Perhaps Corona19 Jungkook influenced the 'disorder' of the poll.

STEP 2. Per-consolidated support rate

So, isn't this year's general election poll worth analysis? It's not like that.

Look at the graph above. Even if you look at it with your eyes, the future unified party support rate spreads up and down more than other parties. This means that there is a great deal of variation among research institutes.

I need to find out how spread it is. We will use the concept of 'standard deviation' we learned in middle school. Anyone who has taken the University Scholastic Ability Test knows that it is a 'standard score'. This standard score reflects the 'standard deviation'. In each poll, we calculate the standard deviation, a statistical technique that shows how wide it is in the average of the political party's approval rating. It means that the larger the standard deviation, the more values ​​fall off the mean.
The Consolidated Party spreads 5.30% around the average. It is the largest of the political parties. It means a lot. The Democratic Party is 3.18%, the Justice Party is the smallest, at 1.03%.

In other words, it can be said that the current polls do not accurately capture the public sentiment of the future unification party.

What we need to look at further is those who answered that there was no support party, the shaman. The standard deviation of the shamans is 7.80%, which is a jump for every survey. What does this mean? Who are the shamans?

STEP 3. Correlation between the unified party support rate and the shaman

The shamans are people with or without a support party. However, as you've responded to the annoying poll phone calls, you're still a little interested in politics, so you're likely to find a polling place at the election. You can presuppose that there is a high likelihood of taking any party.

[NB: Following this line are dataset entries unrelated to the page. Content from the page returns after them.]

==> src/rtl/ov7670_pattern_gen.sv <==
`default_nettype none
// ============================================================================
// Module  : ov7670_pattern_gen
// Brief   : Synthetic OV7670 RGB444 byte stream (PCLK/VSYNC/HREF/D) at camera
//           timing. Optional macro OV7670_PATGEN_SCROLL_EN scrolls the pattern.
// Rev     : 1.0
// ============================================================================
module ov7670_pattern_gen #(
    parameter int H_ACTIVE = 640,
    parameter int H_BLANK  = 144,
    parameter int V_SYNC   = 3,
    parameter int V_BACK   = 17,
    parameter int V_ACTIVE = 480,
    parameter int V_FRONT  = 10
) (
    input  logic        clk,
    input  logic        reset,
    input  logic        enable,
    input  logic [1:0]  mode,
    input  logic [11:0] solid_color,
    output logic        pclk,
    output logic        vsync,
    output logic        href,
    output logic [7:0]  d,
    output logic        frame_done,
    output logic [15:0] frame_count
);
    localparam int BYTES_PER_LINE = 2 * (H_ACTIVE + H_BLANK);
    localparam int V_TOTAL        = V_SYNC + V_BACK + V_ACTIVE + V_FRONT;
    localparam int BCNT_W         = $clog2(BYTES_PER_LINE);
    localparam int LCNT_W         = $clog2(V_TOTAL);
    localparam int BAR_W          = H_ACTIVE / 8;

    localparam logic [BCNT_W-1:0] BCNT_LAST = BCNT_W'(BYTES_PER_LINE - 1);
    localparam logic [BCNT_W-1:0] BCNT_ONE  = BCNT_W'(1);
    localparam logic [LCNT_W-1:0] LCNT_LAST = LCNT_W'(V_TOTAL - 1);
    localparam logic [LCNT_W-1:0] LCNT_ONE  = LCNT_W'(1);

    localparam logic [31:0] C_ACT_FIRST = 32'(V_SYNC + V_BACK);
    localparam logic [31:0] C_ACT_END   = 32'(V_SYNC + V_BACK + V_ACTIVE);
    localparam logic [31:0] C_HREF_END  = 32'(2 * H_ACTIVE);
    localparam logic [31:0] C_VSYNC_END = 32'(V_SYNC);
    localparam logic [31:0] C_H_ACTIVE  = 32'(H_ACTIVE);
    localparam logic [31:0] C_BAR_W     = 32'(BAR_W);

    typedef enum logic [0:0] {
        ST_IDLE = 1'b0,
        ST_RUN  = 1'b1
    } state_t;

    state_t              state_q, state_d;
    logic                pclk_q;
    logic [BCNT_W-1:0]   bcnt_q, bcnt_d;
    logic [LCNT_W-1:0]   lcnt_q, lcnt_d;
    logic [1:0]          mode_q, mode_d;
    logic [11:0]         solid_q, solid_d;
    logic [15:0]         fcnt_q, fcnt_d;
    logic                done_q, done_d;
    logic                vsync_q, vsync_d;
    logic                href_q, href_d;
    logic [7:0]          data_q, data_d;

    logic                frame_start;
    logic                line_last;
    logic                frame_last;

    assign line_last  = (bcnt_q == BCNT_LAST);
    assign frame_last = line_last && (lcnt_q == LCNT_LAST);

    // Everything advances only at a slot boundary, i.e. the edge where pclk falls.
    always_comb begin
        state_d     = state_q;
        bcnt_d      = bcnt_q;
        lcnt_d      = lcnt_q;
        mode_d      = mode_q;
        solid_d     = solid_q;
        fcnt_d      = fcnt_q;
        done_d      = 1'b0;
        frame_start = 1'b0;
        if (pclk_q) begin
            case (state_q)
                ST_IDLE: begin
                    if (enable) begin
                        state_d     = ST_RUN;
                        frame_start = 1'b1;
                    end
                end
                ST_RUN: begin
                    if (frame_last) begin
                        done_d = 1'b1;
                        fcnt_d = fcnt_q + 16'd1;
                        if (enable) begin
                            frame_start = 1'b1;
                        end else begin
                            state_d = ST_IDLE;
                            bcnt_d  = '0;
                            lcnt_d  = '0;
                        end
                    end else if (line_last) begin
                        bcnt_d = '0;
                        lcnt_d = lcnt_q + LCNT_ONE;
                    end else begin
                        bcnt_d = bcnt_q + BCNT_ONE;
                    end
                end
                default: state_d = ST_IDLE;
            endcase
            if (frame_start) begin
                bcnt_d  = '0;
                lcnt_d  = '0;
                mode_d  = mode;
                solid_d = solid_color;
            end
        end
    end

    logic [31:0] b32;
    logic [31:0] l32;
    logic [31:0] xpix;
    logic [31:0] xs;
    logic        y5;
    logic [2:0]  bar;
    logic [11:0] rgb;
    logic        act;

    // Byte for the slot about to start, derived from the next counter values.
    always_comb begin
        b32  = 32'(bcnt_d);
        l32  = 32'(lcnt_d);
        xpix = b32 >> 1;
`ifdef OV7670_PATGEN_SCROLL_EN
        xs = xpix + (32'(fcnt_q) % C_H_ACTIVE);
        if (xs >= C_H_ACTIVE) begin
            xs = xs - C_H_ACTIVE;
        end
`else
        xs = xpix;
`endif
        y5  = 1'((l32 - C_ACT_FIRST) >> 5);
        bar = 3'(xs / C_BAR_W);
        rgb = 12'h000;
        case (mode_d)
            2'd0: begin
                case (bar)
                    3'd0: rgb = 12'hFFF;
                    3'd1: rgb = 12'hFF0;
                    3'd2: rgb = 12'h0FF;
                    3'd3: rgb = 12'h0F0;
                    3'd4: rgb = 12'hF0F;
                    3'd5: rgb = 12'hF00;
                    3'd6: rgb = 12'h00F;
                    default: rgb = 12'h000;
                endcase
            end
            2'd1:    rgb = {3{4'(xs >> 2)}};
            2'd2:    rgb = (1'(xs >> 5) ^ y5) ? 12'hFFF : 12'h000;
            default: rgb = solid_d;
        endcase
        act = (state_d == ST_RUN) && (l32 >= C_ACT_FIRST) && (l32 < C_ACT_END)
              && (b32 < C_HREF_END);
        vsync_d = (state_d == ST_RUN) && (l32 < C_VSYNC_END);
        href_d  = act;
        data_d  = 8'h00;
        if (act) begin
            data_d = bcnt_d[0] ? rgb[7:0] : {4'h0, rgb[11:8]};
        end
    end

    always_ff @(posedge clk) begin
        if (reset) begin
            state_q <= ST_IDLE;
            pclk_q  <= 1'b0;
            bcnt_q  <= '0;
            lcnt_q  <= '0;
            mode_q  <= 2'd0;
            solid_q <= 12'h000;
            fcnt_q  <= 16'd0;
            done_q  <= 1'b0;
            vsync_q <= 1'b0;
            href_q  <= 1'b0;
            data_q  <= 8'h00;
        end else begin
            state_q <= state_d;
            pclk_q  <= ~pclk_q;
            bcnt_q  <= bcnt_d;
            lcnt_q  <= lcnt_d;
            mode_q  <= mode_d;
            solid_q <= solid_d;
            fcnt_q  <= fcnt_d;
            done_q  <= done_d;
            if (pclk_q) begin
                vsync_q <= vsync_d;
                href_q  <= href_d;
                data_q  <= data_d;
            end
        end
    end

    assign pclk        = pclk_q;
    assign vsync       = vsync_q;
    assign href        = href_q;
    assign d           = data_q;
    assign frame_done  = done_q;
    assign frame_count = fcnt_q;

endmodule
`default_nettype wire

We are going to find out which political party's approval rating has a big impact on the size of the shamans in each poll. We are going to look at the correlation between each party's approval rating and the size of the shaman, but this time we are going to use the 'correlation coefficient' value.

Correlation coefficient is an overwhelmingly popular statistical technique for determining the correlation between two indicators. The correlation coefficient values ​​must be between -1 and 1, with a closer to -1 being a stronger negative correlation and a closer to 1 being a stronger positive correlation. If it's close to 0, you can see that it doesn't matter. Usually, it is considered that there is a high correlation between +0.5 and -0.5 or below.

The resulting value was:
The correlation coefficient between the United Party and the shaman was -0.91, which showed a very strong negative correlation. Democrats also had a relatively strong negative correlation at -0.76, but not as much as the United Party. The Justice Party had little correlation.

A correlation coefficient of -0.91 deserves a 'correct inverse' relationship. In other words, the higher the number of shamans, the lower the percentage of consolidated party support. Conversely, the smaller the number of shamans, the higher the percentage of consolidated party support.

What this means is that quite a bit of shamanism is thought to be contemplating the support of the United Party. That's why the unified party's approval rating can move swiftly as the shamans change their minds.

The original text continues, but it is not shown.